A practical demonstration with the R package od

Robin Lovelace and Edward Leigh

Introduction: what is OD data?

As the name suggests, origin-destination (OD) data represents movement through geographic space, from an origin (O) to a destination (D). Sometimes also called ‘flow data’, OD datasets contain details of trips between two geographic points or, more commonly, zones (which are often represented by a zone centroid). Most OD datasets refer to start and end locations with ‘ID’ columns containing character strings such as zone1. These IDs refer to a geographic feature in a separate geographic dataset. Origin and destination locations are sometimes represented as geographic coordinates.

OD datasets typically contain multiple non geographic attributes. These usually include, at a minimum, the number of trips that take place from the origin to the destination over a given time period (e.g. a typical work day). Additional attributes can include breakdown by the mode(s) of transport used for the trips. Usually only a single mode is captured (trips made by a combination of cycle-train-walk modes are often counted only as ‘train’ trips). Additional disaggregations of overall counts may include trip counts at different time periods.

Many OD datasets omit information. If there is only one time period, then this resides in the metadata for the whole data set. There is rarely any information about the path taken between the start and end points. It is typically the job of the analyst to use a routing service (such as OSRM, Google Directions API, CycleStreets.net or OpenRouteService) or an assignment model to identify likely routes with reference to shortest path algorithms or generalised cost minimisation algorithms (which account for monetary plus time and quality ‘costs’).

The importance of OD data

Despite the rather dull name, OD datasets are a vital part of the modern world: they underpin analysis and models that influence current and future transport systems. Historically, these models, and the OD datasets that drove them, were used to plan for car-dominated cities (Boyce and Williams 2015). Now that there is growing evidence of the negative impacts car domination, however, there is a strong argument for transport models being repurposed. Origin-destination data can be part of the solution.

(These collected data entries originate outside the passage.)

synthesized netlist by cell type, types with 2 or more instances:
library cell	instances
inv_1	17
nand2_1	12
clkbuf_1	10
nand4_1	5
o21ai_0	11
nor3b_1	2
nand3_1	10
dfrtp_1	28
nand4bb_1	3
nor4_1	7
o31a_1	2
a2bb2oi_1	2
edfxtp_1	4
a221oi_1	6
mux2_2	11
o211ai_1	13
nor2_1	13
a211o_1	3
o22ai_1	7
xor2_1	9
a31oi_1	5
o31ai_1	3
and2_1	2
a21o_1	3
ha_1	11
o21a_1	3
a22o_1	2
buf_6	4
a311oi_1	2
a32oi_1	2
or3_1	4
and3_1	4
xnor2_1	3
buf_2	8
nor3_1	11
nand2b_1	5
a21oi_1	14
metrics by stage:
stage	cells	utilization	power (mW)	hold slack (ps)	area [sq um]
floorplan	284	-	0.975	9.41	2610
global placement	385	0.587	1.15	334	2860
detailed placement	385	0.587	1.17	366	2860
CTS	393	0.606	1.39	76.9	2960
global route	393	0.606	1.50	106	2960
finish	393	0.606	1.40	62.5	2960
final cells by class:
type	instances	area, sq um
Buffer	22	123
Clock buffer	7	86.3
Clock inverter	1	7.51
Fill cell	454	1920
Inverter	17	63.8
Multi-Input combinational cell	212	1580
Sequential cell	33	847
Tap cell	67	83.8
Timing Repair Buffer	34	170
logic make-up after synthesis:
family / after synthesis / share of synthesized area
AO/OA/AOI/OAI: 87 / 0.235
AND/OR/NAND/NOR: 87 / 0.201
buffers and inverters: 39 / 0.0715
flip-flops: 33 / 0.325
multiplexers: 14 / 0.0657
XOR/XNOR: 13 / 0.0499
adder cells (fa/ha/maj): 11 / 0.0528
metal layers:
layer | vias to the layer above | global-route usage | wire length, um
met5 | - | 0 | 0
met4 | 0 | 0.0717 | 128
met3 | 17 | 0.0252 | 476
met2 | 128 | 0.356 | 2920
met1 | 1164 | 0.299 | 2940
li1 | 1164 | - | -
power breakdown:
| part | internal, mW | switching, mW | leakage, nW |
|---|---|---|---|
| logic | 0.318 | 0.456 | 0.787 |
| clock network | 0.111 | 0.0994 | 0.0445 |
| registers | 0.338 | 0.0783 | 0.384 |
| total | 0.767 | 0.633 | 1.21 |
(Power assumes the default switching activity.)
### src/hdl/c8core_pkg.sv
// ----------------------------------------------------------------------------
// c8core_pkg
// Shared types, codes and the hex font table of the CHIP-8 instruction core.
// ----------------------------------------------------------------------------
package c8core_pkg;

    // Default sizes
    localparam int unsigned MEM_BYTES_DEF   = 4096;
    localparam int unsigned STACK_DEPTH_DEF = 16;

    // Input item kinds
    localparam logic [1:0] KIND_LOAD = 2'd0;
    localparam logic [1:0] KIND_STEP = 2'd1;
    localparam logic [1:0] KIND_TICK = 2'd2;

    // Result kinds
    localparam logic [1:0] RES_DONE  = 2'd0;
    localparam logic [1:0] RES_ROW   = 2'd1;
    localparam logic [1:0] RES_CLEAR = 2'd2;

    // Status codes
    localparam logic [1:0] ST_OK      = 2'd0;
    localparam logic [1:0] ST_ILLEGAL = 2'd1;
    localparam logic [1:0] ST_STACK   = 2'd2;

    // Configuration register byte addresses
    localparam logic [0:0] REG_START_ADDRESS = 1'b0;
    localparam logic [11:0] START_ADDRESS_RST = 12'h200;

    // Opcode groups (top nibble)
    localparam logic [3:0] OP_SYS  = 4'h0;
    localparam logic [3:0] OP_JP   = 4'h1;
    localparam logic [3:0] OP_CALL = 4'h2;
    localparam logic [3:0] OP_SE   = 4'h3;
    localparam logic [3:0] OP_SNE  = 4'h4;
    localparam logic [3:0] OP_SER  = 4'h5;
    localparam logic [3:0] OP_LD   = 4'h6;
    localparam logic [3:0] OP_ADD  = 4'h7;
    localparam logic [3:0] OP_ALU  = 4'h8;
    localparam logic [3:0] OP_SNER = 4'h9;
    localparam logic [3:0] OP_LDI  = 4'hA;
    localparam logic [3:0] OP_JPV  = 4'hB;
    localparam logic [3:0] OP_RND  = 4'hC;
    localparam logic [3:0] OP_DRW  = 4'hD;
    localparam logic [3:0] OP_KEY  = 4'hE;
    localparam logic [3:0] OP_MISC = 4'hF;

    // ALU sub-ops
    localparam logic [3:0] ALU_MOV = 4'h0;
    localparam logic [3:0] ALU_OR  = 4'h1;
    localparam logic [3:0] ALU_AND = 4'h2;
    localparam logic [3:0] ALU_XOR = 4'h3;
    localparam logic [3:0] ALU_ADD = 4'h4;
    localparam logic [3:0] ALU_SUB = 4'h5;
    localparam logic [3:0] ALU_SHR = 4'h6;
    localparam logic [3:0] ALU_SBN = 4'h7;
    localparam logic [3:0] ALU_SHL = 4'hE;

    // System, key and misc low bytes
    localparam logic [11:0] SYS_CLS = 12'h0E0;
    localparam logic [11:0] SYS_RET = 12'h0EE;
    localparam logic [7:0] KEY_SKP   = 8'h9E;
    localparam logic [7:0] KEY_SKNP  = 8'hA1;
    localparam logic [7:0] MISC_GDT  = 8'h07;
    localparam logic [7:0] MISC_WKEY = 8'h0A;
    localparam logic [7:0] MISC_SDT  = 8'h15;
    localparam logic [7:0] MISC_SST  = 8'h18;
    localparam logic [7:0] MISC_ADDI = 8'h1E;
    localparam logic [7:0] MISC_FONT = 8'h29;
    localparam logic [7:0] MISC_BCD  = 8'h33;
    localparam logic [7:0] MISC_STR  = 8'h55;
    localparam logic [7:0] MISC_LDR  = 8'h65;

    // Access command for a storage port
    typedef struct packed {
        logic rd;
        logic wr;
    } mem_cmd_t;

    // Hex font, five bytes per digit
    localparam int unsigned FONT_BYTES = 80;
    localparam logic [7:0] FONT_ROM [0:79] = '{
        8'hF0, 8'h90, 8'h90, 8'h90, 8'hF0, 8'h20, 8'h60, 8'h20, 8'h20, 8'h70,
        8'hF0, 8'h10, 8'hF0, 8'h80, 8'hF0, 8'hF0, 8'h10, 8'hF0, 8'h10, 8'hF0,
        8'h90, 8'h90, 8'hF0, 8'h10, 8'h10, 8'hF0, 8'h80, 8'hF0, 8'h10, 8'hF0,
        8'hF0, 8'h80, 8'hF0, 8'h90, 8'hF0, 8'hF0, 8'h10, 8'h20, 8'h40, 8'h40,
        8'hF0, 8'h90, 8'hF0, 8'h90, 8'hF0, 8'hF0, 8'h90, 8'hF0, 8'h10, 8'hF0,
        8'hF0, 8'h90, 8'hF0, 8'h90, 8'h90, 8'hE0, 8'h90, 8'hE0, 8'h90, 8'hE0,
        8'hF0, 8'h80, 8'h80, 8'h80, 8'hF0, 8'hE0, 8'h90, 8'h90, 8'h90, 8'hE0,
        8'hF0, 8'h80, 8'hF0, 8'h80, 8'hF0, 8'hF0, 8'h80, 8'hF0, 8'h80, 8'h80
    };

endpackage
$ cat src/rtl/sample_set_statistics_unit_defines.svh
// ----------------------------------------------------------------------------
// Sample set statistics unit - assertion macros
// Shared concurrent assertion helpers, clocked on i_clk, off during reset.
// ----------------------------------------------------------------------------
`ifndef SAMPLE_SET_STATISTICS_UNIT_DEFINES_SVH
`define SAMPLE_SET_STATISTICS_UNIT_DEFINES_SVH

// same-cycle implication
`define SSS_ASSERT_NOW(lbl, ante, cons, msg) \
    lbl: assert property (@(posedge i_clk) disable iff (!i_rst_n) (ante) |-> (cons)) \
        else $error(msg);

// next-cycle implication
`define SSS_ASSERT_NEXT(lbl, ante, cons, msg) \
    lbl: assert property (@(posedge i_clk) disable iff (!i_rst_n) (ante) |=> (cons)) \
        else $error(msg);

`endif

$ cat src/rtl/sss_pkg.sv
// ----------------------------------------------------------------------------
// Sample set statistics unit - package
// Widths, reset values, register map and controller/datapath links.
// ----------------------------------------------------------------------------
package sss_pkg;

    localparam int MAX_SAMPLES_DEF = 1024;
    localparam int SAMPLE_W        = 16;
    localparam int UNDER_W         = 11;
    localparam int ROOT_STEPS      = 16;
    localparam int CFG_AW          = 3;
    localparam int CFG_DW          = 32;

    localparam logic [SAMPLE_W-1:0] UNDER_THR_RST = 16'd5120;

    // register index, taken from paddr[CFG_AW-1]
    localparam logic REG_UNDER_THR = 1'b0;

    typedef struct packed {
        logic load;
        logic start_div;
        logic div_var;
        logic sq_issue;
        logic start_sqrt;
        logic finish;
    } t_dp_cmd;

    typedef struct packed {
        logic div_busy;
        logic sq_done;
        logic sqrt_busy;
        logic out_free;
    } t_dp_sts;

endpackage

$ cat src/rtl/sss_ctrl.sv
// ----------------------------------------------------------------------------
// Sample set statistics unit - controller
// Sequences load, mean divide, squared-difference pass, variance divide,
// square root and the result beat.
// ----------------------------------------------------------------------------
module sss_ctrl (
    input  logic             i_clk,
    input  logic             i_rst_n,
    input  logic             i_in_valid,
    input  logic             i_in_last,
    input  sss_pkg::t_dp_sts i_sts,
    output logic             o_in_ready,
    output sss_pkg::t_dp_cmd o_cmd
);
    import sss_pkg::*;

    typedef enum logic [2:0] {
        ST_LOAD,
        ST_MEAN,
        ST_SQ,
        ST_VAR,
        ST_ROOT,
        ST_DONE
    } t_state;

    t_state r_state;
    logic   r_start_div;
    logic   r_div_var;
    logic   r_start_sqrt;

    always_ff @(posedge i_clk) begin
        if (!i_rst_n) begin
            r_state      <= ST_LOAD;
            r_start_div  <= 1'b0;
            r_div_var    <= 1'b0;
            r_start_sqrt <= 1'b0;
        end else begin
            r_start_div  <= 1'b0;
            r_start_sqrt <= 1'b0;
            unique case (r_state)
                ST_LOAD: begin
                    if (i_in_valid && i_in_last) begin
                        r_state     <= ST_MEAN;
                        r_start_div <= 1'b1;
                        r_div_var   <= 1'b0;
                    end
                end
                ST_MEAN: begin
                    if (!r_start_div && !i_sts.div_busy) begin
                        r_state <= ST_SQ;
                    end
                end
                ST_SQ: begin
                    if (i_sts.sq_done) begin
                        r_state     <= ST_VAR;
                        r_start_div <= 1'b1;
                        r_div_var   <= 1'b1;
                    end
                end
                ST_VAR: begin
                    if (!r_start_div && !i_sts.div_busy) begin
                        r_state      <= ST_ROOT;
                        r_start_sqrt <= 1'b1;
                    end
                end
                ST_ROOT: begin
                    if (!r_start_sqrt && !i_sts.sqrt_busy) begin
                        r_state <= ST_DONE;
                    end
                end
                ST_DONE: begin
                    if (i_sts.out_free) begin
                        r_state <= ST_LOAD;
                    end
                end
                default: r_state <= ST_LOAD;
            endcase
        end
    end

    assign o_in_ready       = (r_state == ST_LOAD);
    assign o_cmd.load       = o_in_ready && i_in_valid;
    assign o_cmd.start_div  = r_start_div;
    assign o_cmd.div_var    = r_div_var;
    assign o_cmd.sq_issue   = (r_state == ST_SQ);
    assign o_cmd.start_sqrt = r_start_sqrt;
    assign o_cmd.finish     = (r_state == ST_DONE) && i_sts.out_free;
endmodule

$ cat config.mk
export PLATFORM = sky130hd
export DESIGN_NAME = sss_ctrl
export DESIGN_NICKNAME = d
export VERILOG_FILES = /design/src/rtl/sample_set_statistics_unit_defines.svh /design/src/rtl/sss_pkg.sv /design/src/rtl/sss_ctrl.sv
export SDC_FILE = /design/constraint.sdc
export NUM_CORES = 1
export LEC_CHECK = 0
export ABC_AREA = 0
export BUFFER_PORTS_ARGS = -buffer_cell sky130_fd_sc_hd__clkbuf_2
export CORE_AREA = 2 2 39 41
export DETAILED_ROUTE_END_ITERATION = 8
export DIE_AREA = 0 0 41 43
export GPL_TIMING_DRIVEN = 0
export REMOVE_ABC_BUFFERS = 1
export SLEW_MARGIN = 20
export SYNTH_ARGS = -nofsm -noshare
export SYNTH_HDL_FRONTEND = slang
export SYNTH_SLANG_ARGS = --single-unit
export TNS_END_PERCENT = 10
$ cat constraint.sdc
create_clock -name i_clk -period 3.4 [get_ports i_clk]
set_input_delay 0.51 -clock i_clk [delete_from_list [all_inputs] [get_ports i_clk]]
set_output_delay 0.51 -clock i_clk [all_outputs]
set_load 0.02 [all_outputs]
==> run_results.csv <==
group,metric,value,unit
status,status,"finished, final reports clean",
setup_path,critPathKind,"reg2out",
layout,drive_gt1_frac,0.389,
setup_path,worstPathArrival,1.29,ns
synth,synthArstFlopShare,0,
route,drt_wl_total,708,µm
synth,synthCells,43,
clock_tree,cts.path.max_buffers,2,
global_routing,gr-total-overflow,0,
synth,synth_top_area_cell,"dfxtp_1",
synth,syn_area,388,µm²
route,drt-met1-wl,328,µm
clock_tree,cts_made_buffers,3,
layout,seq_area,120,µm²
synth,synth_seq_cells,6,
clock_tree,htreeDepth,1,
synth,ys_warn_count,0,
global_routing,grtUsageTotal,0.0824,
route,vias,340,
timing,max_freq,0.556,GHz
setup_path,crit_path_top_delay_cell,"dfxtp_1",
flow_run,max_cap_viol_count,0,
power,seqPwrFrac,0.326,
clock_tree,hold_buffers,0,
clock_tree,cts_resized,0,
clock_tree,clk_latency,0.24,ns
setup_path,r2r_cells,4,
clock_tree,path_clk_slew,0.05,ns
layout,syn_to_final_growth,17.1,%
setup_path,cp.required,2.89,ns
placed_design,dp_cells,67,
setup_path,r2r-start,"r_state[2]",
setup_path,cp_num_buf_inv,1,
timing,hold_viol,0,
layout,nFillCells,146,
setup_path,end_kind,"primary output",
synth,synth_most_common_cell,"dfxtp_1",
global_routing,grt_pass1_wl,903,µm
layout,layoutNonFillerInstCount,70,
timing,fin_setup_tns,0,ns
synth,synth_cell_type_count,27,
timing,slew_headroom,0.765,
route,drt_first_pass_iters,6,
clock_tree,post_cts_buffers,0,
power,power.share.clock,0.148,
synth,ys_top_cells_by_area,"dfxtp_1 (31%), buf_4 (7.7%), o211a_1 (5.2%)",
power,p_int,0.249,mW
global_routing,grt_max_degree,14,
route,drc,0,
synth,syn_avg_cell_area,9.02,µm²
hold_path,hp-class,"reg2reg",
setup_path,cp-start-kind,"flop",
floorplanning,die_h,43,µm
floorplanning,rows,14,
floorplanning,dieArea,1760,µm²
power,power.share.combinational,0.526,
setup_path,path_delay_family,"flip-flops",
setup_path,cp_slowest_stage_delay,0.40,ns
floorplanning,coreArea,1380,µm²
power,peakVddDrop,297,µV
timing,finalCritPeriodShare,0.529,
global_routing,grt_pass1_vias,224,
synth,synth_flop_cell,"dfxtp_1",
global_routing,antenna_found_initial,0,
layout,diodes,0,
timing,min_period,1.80,ns
timing,rsz0062_at_grt,"false",
placed_design,io_buffers,14,
clock_tree,cts_tree,"done",
synth,synth-edff-count,0,
timing,tightest_slew,0.348,ns
route,drt_iter0_markers,8,
setup_path,crit_path_max_fanout,13,
route,viasPerCell,4.86,
power,p_per_area,981,nW/µm²
hold_path,hold_path.startpoint,"r_div_var",
floorplanning,die_x,41,µm
setup_path,r2r_end,"r_state[2]",
clock_tree,root_buffer,"clkbuf_4",
route,wl_met3,40,µm
synth,synth_top_area_frac,0.310,
synth,ys_seq_area_frac,0.310,
setup_path,r2r_slack,1.90,ns
placed_design,gp_congestion,0.703,
hold_path,holdPathEnd,"r_div_var",
setup_path,path_cells,"nor4b_1 > clkbuf_2",
route,ant_nets,0,
layout,multiInputGateArea,221,µm²
clock_tree,clock_sinks,6,
route,wl_per_cell,10.1,µm
timing,setup_viol,0,
power,p_leak,0.227,nW
timing,fin_skew,0.00185,ns
floorplanning,start_util,0.280,
floorplanning,ios,15,
route,wl_met2,338,µm
hold_path,hold_path_depth,2,
power,power.switching,0.197,mW
layout,nets,64,
power,switching_share,0.442,
route,highest_layer,"met3",
placed_design,dp_hpwl,562,µm
synth,ys_top_cells_by_count,"dfxtp_1 (6), nor2_1 (5), buf_4 (4), nand2_1 (3)",
timing,finalMaxSlewViolations,0,
==> placed cells by master (no fill, tap or decap) <==
master    instances
clkbuf_2         14
dfxtp_1           6
nor2_1            5
nand2_1           3
clkbuf_4          3
a21o_2            2
o211a_1           2
and2_1            1
nor3_1            1
nor4b_1           1
and4b_1           1
xor2_1            1
nand3b_1          1
o21ai_0           1
or3_1             1
and3b_1           1
a211o_1           1
or3b_1            1
o22ai_2           1
a31oi_2           1
mux2i_1           1
or4b_1            1
a22oi_1           1
nor2b_1           1
nand3_1           1
nor4_1            1
==> power groups by stage <==
stage	Clock (mW)	Combinational (mW)	Sequential, mW
6_report	0.0660	0.234	0.145
3_3_place_gp	0	0.233	0.146
3_5_place_dp	0	0.236	0.147
5_1_grt	0.0729	0.255	0.152
4_1_cts	0.0695	0.236	0.145
2_1_floorplan	0	0.177	0.143
==> worst min-delay path, stage by stage, from the launching register on <==
cell,delay [ns]
dfxtp_1,0.32
a22oi_1,0.07
nor2b_1,0.10
==> layer usage <==
layer | track usage | vias up
met5 | 0 | -
met3 | 0.0314 | 0
met4 | 0.100 | 0
met1 | 0.100 | 152
li1 | - | 177
met2 | 0.0938 | 11
==> flip-flops by register name, indices dropped and copies added, names as in the netlist <==
signal	cells
r_state	3
r_div_var	1
r_start_div	1
r_start_sqrt	1
==> per-stage QoR <==
step	instance area (µm²)	hold WS, ns	power [mW]	setup WS [ns]	utilization
after floorplan	342	0.551	0.320	1.59	-
after global placement	432	0.510	0.380	1.76	0.312
after detailed placement	432	0.515	0.383	1.76	0.312
after CTS	454	0.529	0.451	1.58	0.328
after global routing	454	0.564	0.480	1.53	0.328
final	454	0.521	0.446	1.60	0.328
==> cells by family after synthesis <==
logic type / synth area share
flops: 0.310
simple gates: 0.306
xor+xnor: 0.0226
compound gates: 0.216
mux: 0.0258
buf+inv: 0.119
==> worst max path at each step <==
stage	from	end	slack (ns)	cells past startpoint
2_1_floorplan	i_in_valid	o_cmd[5]	1.59	1
4_1_cts	r_state[2]	o_cmd[5]	1.58	2
3_3_place_gp	i_in_valid	o_cmd[5]	1.76	3
3_5_place_dp	i_in_valid	o_cmd[5]	1.76	3
5_1_grt	r_state[2]	o_cmd[5]	1.53	2
6_report	r_state[2]	o_cmd[5]	1.60	2
==> layout make-up <==
type	instances	share of cell area
well taps	16	0.0441
clock buffers	3	0.0496
multi-input cells	31	0.488
repair buffers	14	0.154
flip-flops and latches	6	0.264
Note: power is estimated with default switching activity, not from simulation.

From a health perspective transport planning, supported by OD data and analysed primarily using proprietary software and opaque methods, has failed: roads are now the largest cause of death of young people worldwide, killing more than 1 million people each year (World Health Organization 2018). Even ignoring problems such as air pollution, obesity and climate change, it is clear that current transport systems are unsustainable. There are other reasons why transport data analysis and software are important (Lovelace and Ellison 2018).

The purpose of this vignette is to introduce OD data, an important component of many transport planning models, with examples based on data and functions from the stplanr package. The aim is to enable you to use OD data to inform more sustainable transport plans, for example by identifying ‘desire lines’ along which policies could cause a modal switch away from cars and towards lower energy modes such as walking, cycling, and public transport.

The od package

The od package was developed to provide a unified set of functions for representing, transforming and working OD data. Like the stats19 and cyclestreets packages, od started life as functions in the stplanr package, which provides methods for working with a range of transport datasets, focussed on geographic representations and sustainable modes (Lovelace and Ellison 2018).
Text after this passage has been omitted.